# [TASK OBJECTIVE]
Beginning with the first line of the material, set down each line exactly as written, up to and including the line with "CORE_UTILIZATION=40, SLEW_MARGIN=20, SYNTH_HIERARCHICAL=1;".

# [DATA LISTING]
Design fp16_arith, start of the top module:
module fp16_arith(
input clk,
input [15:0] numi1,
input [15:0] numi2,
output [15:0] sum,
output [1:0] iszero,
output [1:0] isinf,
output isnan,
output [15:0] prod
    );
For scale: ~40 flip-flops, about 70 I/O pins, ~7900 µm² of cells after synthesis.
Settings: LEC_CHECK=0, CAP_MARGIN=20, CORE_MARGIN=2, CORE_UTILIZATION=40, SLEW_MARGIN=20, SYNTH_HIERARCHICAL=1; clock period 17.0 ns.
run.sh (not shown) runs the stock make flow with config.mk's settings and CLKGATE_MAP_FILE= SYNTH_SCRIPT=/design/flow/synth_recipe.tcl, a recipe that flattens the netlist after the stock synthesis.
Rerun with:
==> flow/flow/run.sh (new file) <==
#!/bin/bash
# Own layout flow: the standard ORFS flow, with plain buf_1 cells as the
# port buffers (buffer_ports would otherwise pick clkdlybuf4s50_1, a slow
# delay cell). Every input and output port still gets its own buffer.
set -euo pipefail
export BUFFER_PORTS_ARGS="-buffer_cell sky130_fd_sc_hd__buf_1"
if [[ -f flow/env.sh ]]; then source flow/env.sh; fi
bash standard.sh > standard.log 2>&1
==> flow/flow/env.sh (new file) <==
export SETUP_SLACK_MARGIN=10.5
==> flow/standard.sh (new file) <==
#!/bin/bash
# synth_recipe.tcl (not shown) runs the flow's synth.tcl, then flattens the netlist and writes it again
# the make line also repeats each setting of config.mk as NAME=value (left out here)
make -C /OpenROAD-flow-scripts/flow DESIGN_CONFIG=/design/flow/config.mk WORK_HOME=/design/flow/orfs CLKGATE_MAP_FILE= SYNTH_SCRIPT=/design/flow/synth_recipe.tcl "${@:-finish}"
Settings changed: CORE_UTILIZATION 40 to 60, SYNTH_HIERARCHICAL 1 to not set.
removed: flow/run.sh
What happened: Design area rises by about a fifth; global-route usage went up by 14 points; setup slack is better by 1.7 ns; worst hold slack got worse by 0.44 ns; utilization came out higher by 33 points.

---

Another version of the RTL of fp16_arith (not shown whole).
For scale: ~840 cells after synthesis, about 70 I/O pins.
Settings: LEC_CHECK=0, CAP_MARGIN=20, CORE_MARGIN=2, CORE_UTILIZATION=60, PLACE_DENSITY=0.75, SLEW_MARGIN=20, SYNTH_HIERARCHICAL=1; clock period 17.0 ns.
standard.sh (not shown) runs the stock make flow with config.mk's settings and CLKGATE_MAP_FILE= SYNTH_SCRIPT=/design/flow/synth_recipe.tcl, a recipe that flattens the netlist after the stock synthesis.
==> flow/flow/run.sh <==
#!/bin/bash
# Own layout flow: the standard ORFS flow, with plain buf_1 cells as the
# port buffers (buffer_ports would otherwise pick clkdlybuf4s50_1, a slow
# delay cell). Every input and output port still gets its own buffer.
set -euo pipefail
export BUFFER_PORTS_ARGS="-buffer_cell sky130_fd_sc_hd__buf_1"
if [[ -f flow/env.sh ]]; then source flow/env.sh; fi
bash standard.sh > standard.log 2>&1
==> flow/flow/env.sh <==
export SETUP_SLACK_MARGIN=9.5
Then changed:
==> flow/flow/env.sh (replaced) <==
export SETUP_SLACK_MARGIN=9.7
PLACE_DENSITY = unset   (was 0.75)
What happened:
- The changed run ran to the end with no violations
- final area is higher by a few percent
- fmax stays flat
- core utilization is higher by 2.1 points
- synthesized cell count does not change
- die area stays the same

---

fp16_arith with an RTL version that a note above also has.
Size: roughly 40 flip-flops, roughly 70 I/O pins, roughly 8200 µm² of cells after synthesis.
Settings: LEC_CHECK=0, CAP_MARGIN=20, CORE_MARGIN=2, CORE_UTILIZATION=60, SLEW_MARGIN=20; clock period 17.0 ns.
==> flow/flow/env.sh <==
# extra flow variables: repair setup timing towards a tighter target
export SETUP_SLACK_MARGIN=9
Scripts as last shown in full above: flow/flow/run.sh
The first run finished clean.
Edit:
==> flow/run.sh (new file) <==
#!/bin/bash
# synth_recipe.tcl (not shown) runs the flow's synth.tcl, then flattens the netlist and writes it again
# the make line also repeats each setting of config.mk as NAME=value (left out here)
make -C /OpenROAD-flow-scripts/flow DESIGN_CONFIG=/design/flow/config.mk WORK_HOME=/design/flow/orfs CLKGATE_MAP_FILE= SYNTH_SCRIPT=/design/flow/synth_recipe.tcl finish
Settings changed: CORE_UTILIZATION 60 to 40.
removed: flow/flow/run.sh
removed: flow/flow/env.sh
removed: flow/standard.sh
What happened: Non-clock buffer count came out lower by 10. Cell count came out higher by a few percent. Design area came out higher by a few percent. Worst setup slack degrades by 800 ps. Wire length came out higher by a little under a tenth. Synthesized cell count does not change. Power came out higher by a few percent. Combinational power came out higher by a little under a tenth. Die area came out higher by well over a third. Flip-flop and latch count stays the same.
What follows belongs to an exercise in optimizing a design on an open flow for small area; a production flow would make more cautious choices.
Function was checked by simulation only, so behaviour that the tests miss may differ from the original.
Power and IR drop assume default switching activity.

File: flow/config.mk
export PLATFORM = sky130hd
export DESIGN_NAME = MyCPU
export DESIGN_NICKNAME = MyCPU
export VERILOG_FILES = /design/flow/design.v
export SDC_FILE = /design/flow/constraint.sdc
export NUM_CORES = 4
export LEC_CHECK = 0
export ABC_AREA = 1
export CAP_MARGIN = 20
export CORE_MARGIN = 2
export CORE_UTILIZATION = 40
export GPL_ROUTABILITY_DRIVEN = 1
export PLACE_DENSITY = 0.45
export SLEW_MARGIN = 20
export SYNTH_HIERARCHICAL = 1
export SYNTH_MINIMUM_KEEP_SIZE = 0
What follows belongs to an exercise in optimizing a design on an open flow for small area, a short achievable clock period and few clock cycles; a production flow would make more cautious choices. Only simulation tests tie the RTL to the original design; equivalence was not proved.

==> design/flow/design.v <==
module CONVCOR(
  input             clk,
  input             rst_n,
  input             in_valid,
  input      [15:0] in_a,
  input      [15:0] in_b,
  input             in_mode,
  output            out_valid,
  output     [35:0] out
);
reg  [3:0]  cnt;           
reg         mode;
reg  [15:0] a0, a1, a2, b0, b1, b2;
reg  [15:0] x;             
reg  [3:0]  yr_one, yr_two, yr_neg, yi_one, yi_two, yi_neg;
reg  [35:0] acc, r, q;
reg         uacc;          
reg         ld_r, ld_q;
reg         ov, o_r, o_q, o_a, o_s;
wire        start  = (cnt == 4'd0) & in_valid;
wire        mode_nx = start ? in_mode : mode;
wire [15:0] a_in   = mode_nx ? {in_a[7:0], in_a[15:8]} : in_a;
reg  [3:0]  cnt_nx;
always @(*) begin
  if (!rst_n)                                          cnt_nx = 4'd0;
  else if (cnt == 4'd0)                                cnt_nx = in_valid ? 4'd2 : 4'd0;
  else if ((mode && cnt == 4'd5) || (!mode && cnt == 4'd11)) cnt_nx = 4'd0;
  else                                                 cnt_nx = cnt + 4'd1;
end
reg [1:0] xs, ys;
reg       uacc_nx, ld_r_nx, ld_q_nx, ov_nx, o_r_nx, o_q_nx, o_a_nx, o_s_nx;
always @(*) begin
  xs = 2'd3; ys = 2'd3;
  uacc_nx = 1'b0; ld_r_nx = 1'b0; ld_q_nx = 1'b0;
  ov_nx = 1'b0; o_r_nx = 1'b0; o_q_nx = 1'b0; o_a_nx = 1'b0; o_s_nx = 1'b0;
  if (mode_nx) begin
    case (cnt_nx)
      4'd3: uacc_nx = 1'b1;
      4'd4: uacc_nx = 1'b1;
      4'd5: begin ov_nx = 1'b1; o_s_nx = 1'b1; end
      default: ;
    endcase
  end else begin
    case (cnt_nx)
      4'd2:  begin ld_r_nx = 1'b1; end
      4'd3:  begin xs = 2'd0; end
      4'd4:  begin xs = 2'd1; ys = 2'd0; uacc_nx = 1'b1; ld_q_nx = 1'b1; end
      4'd5:  begin xs = 2'd1; ys = 2'd1; end
      4'd6:  begin xs = 2'd0; ys = 2'd2; uacc_nx = 1'b1; end
      4'd7:  begin xs = 2'd2; ys = 2'd0; uacc_nx = 1'b1; ld_r_nx = 1'b1; ov_nx = 1'b1; o_r_nx = 1'b1; end
      4'd8:  begin xs = 2'd1; ys = 2'd2; ov_nx = 1'b1; o_q_nx = 1'b1; end
      4'd9:  begin xs = 2'd2; ys = 2'd1; uacc_nx = 1'b1; ld_q_nx = 1'b1; ov_nx = 1'b1; o_r_nx = 1'b1; end
      4'd10: begin xs = 2'd2; ys = 2'd2; ov_nx = 1'b1; o_q_nx = 1'b1; end
      4'd11: begin ov_nx = 1'b1; o_a_nx = 1'b1; end
      default: ;
    endcase
  end
end
always @(posedge clk) begin
  cnt  <= cnt_nx;
  mode <= mode_nx;
  uacc <= uacc_nx; ld_r <= ld_r_nx; ld_q <= ld_q_nx;
  ov  <= ov_nx; o_r <= o_r_nx; o_q <= o_q_nx; o_a <= o_a_nx; o_s <= o_s_nx;
end
always @(posedge clk) begin
  if (start)           begin a0 <= a_in; b0 <= in_b; end
  if (cnt == 4'd2)     begin a1 <= a_in; b1 <= in_b; end
  if (cnt == 4'd3)     begin a2 <= a_in; b2 <= in_b; end
end
wire [15:0] x_nx = (xs == 2'd0) ? a0 : (xs == 2'd1) ? a1 : (xs == 2'd2) ? a2 : a_in;
wire [15:0] y_nx = (ys == 2'd0) ? b0 : (ys == 2'd1) ? b1 : (ys == 2'd2) ? b2 : in_b;
function [11:0] booth;   
  input [7:0] v;
  integer k;
  reg b2, b1, b0;
  begin
    for (k = 0; k < 4; k = k + 1) begin
      b2 = v[2*k+1]; b1 = v[2*k]; b0 = (k == 0) ? 1'b0 : v[2*k-1];
      booth[k]     = b1 ^ b0;
      booth[4+k]   = (b2 & ~b1 & ~b0) | (~b2 & b1 & b0);
      booth[8+k]   = b2;
    end
  end
endfunction
wire [11:0] eyr = booth(y_nx[15:8]);
wire [11:0] eyi = booth(y_nx[7:0]);
always @(posedge clk) begin
  x <= x_nx;
  {yr_neg[3:0], yr_two[3:0], yr_one[3:0]} <= eyr;
  {yi_neg[3:0], yi_two[3:0], yi_one[3:0]} <= eyi;
end
wire [35:0] accg = {36{uacc}} & acc;
wire [17:0] sr, si;
cmac_e u_mac (.xr(x[15:8]), .xi(x[7:0]),
              .yr_one(yr_one[3:0]), .yr_two(yr_two[3:0]), .yr_neg(yr_neg[3:0]),
              .yi_one(yi_one[3:0]), .yi_two(yi_two[3:0]), .yi_neg(yi_neg[3:0]),
              .accr(accg[35:18]), .acci(accg[17:0]), .sr(sr), .si(si));
wire [35:0] sum = {sr, si};
always @(posedge clk) begin
  acc <= sum;
  if (ld_r) r <= sum;
  if (ld_q) q <= sum;
end
assign out_valid = ov;
assign out = ({36{o_r}} & r) | ({36{o_q}} & q) | ({36{o_a}} & acc) |
             ({36{o_s}} & {acc[17:0], acc[35:18]});
endmodule
Background: an optimization exercise with open tools, aiming at small area and a short achievable clock period. Do not read the settings as production practice.
At most, simulation tests tie the RTL to the original design; equivalence was not proved.
The clock port is modelled as an ideal driver; clocking choices that lean on that would not hold on a real chip.
No activity file was given, so power comes from the tool's default toggle rates.

Setup of pine:
Design pe_mac, start of the top module:
module pe_mac #(
  parameter int WA       = 16,
  parameter int WB       = 16,
  parameter int ACCW     = 40,
  parameter int MULT_LAT = 1,
  parameter int ADD_LAT  = 0
) (
  input  logic                    clk,
  input  logic                    rst_n,
  input  logic                    in_valid,
  output logic                    in_ready,
  input  logic signed [WA-1:0]    a_in,
  input  logic signed [WB-1:0]    b_in,
  input  logic signed [ACCW-1:0]  psum_in,
  output logic                    out_valid,
  input  logic                    out_ready,
  output logic signed [WA-1:0]    a_out,
  output logic signed [WB-1:0]    b_out,
  output logic signed [ACCW-1:0]  psum_out
);
  logic        acc;
  logic [15:0] A, B;
  logic [39:0] P;
  logic [39:0] S;
  logic [3:0]  V;
  logic [39:0] psum_off;
  assign in_ready = out_ready;
  assign acc      = in_valid & out_ready;
  assign psum_off = {psum_in[39:32], ~psum_in[31], psum_in[30:0]};
  logic [7:0] BN, BO, bn_in, bo_in;
  assign bn_in[0] = b_in[1];
  assign bo_in[0] = b_in[0] ^ 1'b0;
  assign bn_in[1] = b_in[3];
  assign bo_in[1] = b_in[2] ^ b_in[1];
  assign bn_in[2] = b_in[5];
  assign bo_in[2] = b_in[4] ^ b_in[3];
  assign bn_in[3] = b_in[7];
  assign bo_in[3] = b_in[6] ^ b_in[5];
  assign bn_in[4] = b_in[9];
  assign bo_in[4] = b_in[8] ^ b_in[7];
  assign bn_in[5] = b_in[11];
  assign bo_in[5] = b_in[10] ^ b_in[9];
  assign bn_in[6] = b_in[13];
  assign bo_in[6] = b_in[12] ^ b_in[11];
  assign bn_in[7] = b_in[15];
  assign bo_in[7] = b_in[14] ^ b_in[13];
  always_ff @(posedge clk) begin
    if (!rst_n) begin
      A  <= '0;
      BN <= '0;
      BO <= '0;
      P  <= 40'h0080000000;
    end else if (acc) begin
      A  <= a_in;
      BN <= bn_in;
  ...
export LEC_CHECK = 0
export ABC_AREA = 1
export CAP_MARGIN = 20
export CORE_MARGIN = 2
export CORE_UTILIZATION = 68
export CTS_BUF_LIST = sky130_fd_sc_hd__clkbuf_8
export SETUP_SLACK_MARGIN = 3.15
export SLEW_MARGIN = 20
export SYNTH_HIERARCHICAL = 1
export SYNTH_MINIMUM_KEEP_SIZE = 0
export TNS_END_PERCENT = 10
create_clock -name core_clock -period 6.0 [get_ports {clk}]
standard.sh (not shown) runs the stock make flow with config.mk's settings and CLKGATE_MAP_FILE= SYNTH_SCRIPT=/design/flow/synth_recipe.tcl, a recipe that flattens the netlist after the stock synthesis.
==> flow/flow/run.sh <==
#!/bin/bash
# Own flow: the standard layout (standard.sh, unchanged synthesis) with
#  - the port buffers made of the smallest buffer cell (buf_1), and
#  - useful skew for the internal M registers (flow/skew.tcl, run as the
#    PRE_CTS_TCL hook: it wraps clock_tree_synthesis and delays the clock of
#    Ms/Mc, which have no path from an input or to an output).
set -euo pipefail
here=$(pwd)
export BUFFER_PORTS_ARGS="-buffer_cell sky130_fd_sc_hd__buf_1"
export PRE_CTS_TCL="$here/flow/skew.tcl"

export SKEW_CELLS="clkbuf_1 clkbuf_2 clkbuf_4"
export CTS_ARGS="-sink_clustering_enable -repair_clock_nets -buf_list sky130_fd_sc_hd__clkbuf_8 -dont_use_dummy_load"
bash standard.sh > standard.log 2>&1
==> flow/flow/skew.tcl <==
# Useful skew for the register-to-register paths A,B -> M -> S: the clock of
# the M registers (Ms, Mc), whose D and Q pins connect only to other
# registers through logic, is delayed by a chain of clock buffers after CTS,
# so the multiply stage borrows time from the accumulate stage.
rename clock_tree_synthesis my_cts_orig
proc clock_tree_synthesis {args} {
  my_cts_orig {*}$args
  # buffer cells of the delay chain, from the tree's leaf net to the registers
  set cells [expr {[info exists ::env(SKEW_CELLS)] ? $::env(SKEW_CELLS) : "clkbuf_2 clkbuf_4"}]
  set groups [dict create]
  foreach inst [get_cells -quiet {Ms[* Mc[*}] {
    set pin [get_pins -of_objects $inst -filter "name==CLK"]
    set net [get_nets -of_objects $pin]
    dict lappend groups [get_full_name $net] [list $pin [sta::sta_to_db_inst $inst]]
  }
  set block [ord::get_db_block]
  set k 0
  dict for {netname items} $groups {
    set xs 0; set ys 0; set pins {}
    foreach it $items {
      lappend pins [lindex $it 0]
      set bb [[lindex $it 1] getBBox]
      set xs [expr {$xs + (([$bb xMin] + [$bb xMax]) / 2)}]; set ys [expr {$ys + (([$bb yMin] + [$bb yMax]) / 2)}]
    }
    set n [llength $pins]
    set dbu [$block getDbUnitsPerMicron]
    set loc [list [expr {$xs / $n / double($dbu)}] [expr {$ys / $n / double($dbu)}]]
    set cur $netname
    # a stronger last buffer for a large group keeps the clock pin slew low
    set big [expr {[info exists ::env(SKEW_BIG)] ? $::env(SKEW_BIG) : 6}]
    set chain $cells
    if {$n > $big} { set chain [lreplace $chain end end clkbuf_8] }
    set s 0
    foreach cell $chain {
      insert_buffer -buffer_cell sky130_fd_sc_hd__$cell -net $cur -load_pins $pins -location $loc \
        -buffer_name skewbuf_${k}_$s -net_name skewnet_${k}_$s
      incr s
      set cur [get_full_name [get_nets -of_objects [lindex $pins 0]]]
    }
    puts "skew: $n M register clock pins of $netname behind $chain"
    incr k
  }
}
pine: all stages complete, timing, DRC and antenna checks passed
diff inputs: pine => maple
-- flow/flow/run.sh --
<<< pine, line 12
export SKEW_CELLS="clkbuf_1 clkbuf_2 clkbuf_4"
export CTS_ARGS="-sink_clustering_enable -repair_clock_nets -buf_list sky130_fd_sc_hd__clkbuf_8 -dont_use_dummy_load"
>>> maple, line 12
export SKEW_CELLS="clkbuf_2 clkbuf_4"
export CTS_ARGS='-sink_clustering_enable -repair_clock_nets -buf_list {sky130_fd_sc_hd__clkbuf_4 sky130_fd_sc_hd__clkbuf_8} -dont_use_dummy_load'
- pine: PASS, flow complete, no timing, DRC or antenna violations
- maple: PASS, flow complete, no timing, DRC or antenna violations
- Final cell count essentially unchanged between maple and pine.
- Relative to pine, power share of the clock group has gone down in maple.
- In terms of final standard cell area without fillers, pine and maple differ only marginally.
- Final number of hold-violating endpoints: maple vs pine identical
- | worst endpoint required time | maple vs pine | 0.08 ns lower |
- Diff pine -> maple | post-route worst setup slack | increase of 0.066 ns
- From pine to maple the numbers moved as follows: core utilization of the finished layout held, final routed wire length divided by cell count shows an increase of about 0.4%.
- Compared with pine, maple is the less power-hungry design.
- The sequential share of layout area was comparable across maple and pine.
- Reg2reg setup slack in maple vs pine: up 0.07 ns
- Destination of the critical timing path: Ms[18] -> maple, Ms[15] -> pine


Starting RTL as in the previous note.
clock: 6.0 ns
lec_check: 0
abc_area: 1
cap_margin: 20
core_margin: 2
core_utilization: 68
cts_buf_list: sky130_fd_sc_hd__clkbuf_8
setup_slack_margin: 3.2
slew_margin: 20
synth_hierarchical: 1
synth_minimum_keep_size: 0
tns_end_percent: 20
==> flow/flow/run.sh <==
#!/bin/bash
# Own flow: the standard layout (standard.sh, unchanged synthesis) with
#  - the port buffers made of the smallest buffer cell (buf_1), and
#  - useful skew for the internal M registers (flow/skew.tcl, run as the
#    PRE_CTS_TCL hook: it wraps clock_tree_synthesis and delays the clock of
#    Ms/Mc, which have no path from an input or to an output).
set -euo pipefail
here=$(pwd)
export BUFFER_PORTS_ARGS="-buffer_cell sky130_fd_sc_hd__buf_1"
export PRE_CTS_TCL="$here/flow/skew.tcl"

export SKEW_CELLS="clkdlybuf4s25_1 clkbuf_4"
export CTS_ARGS="-sink_clustering_enable -repair_clock_nets -buf_list sky130_fd_sc_hd__clkbuf_8 -dont_use_dummy_load"
bash standard.sh > standard.log 2>&1
Scripts as last shown in full above: flow/flow/skew.tcl
The starting point ran to the end with no violations.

# [ANSWER AREA]
Design fp16_arith, start of the top module:
module fp16_arith(
input clk,
input [15:0] numi1,
input [15:0] numi2,
output [15:0] sum,
output [1:0] iszero,
output [1:0] isinf,
output isnan,
output [15:0] prod
    );
For scale: ~40 flip-flops, about 70 I/O pins, ~7900 µm² of cells after synthesis.
Settings: LEC_CHECK=0, CAP_MARGIN=20, CORE_MARGIN=2, CORE_UTILIZATION=40, SLEW_MARGIN=20, SYNTH_HIERARCHICAL=1; clock period 17.0 ns.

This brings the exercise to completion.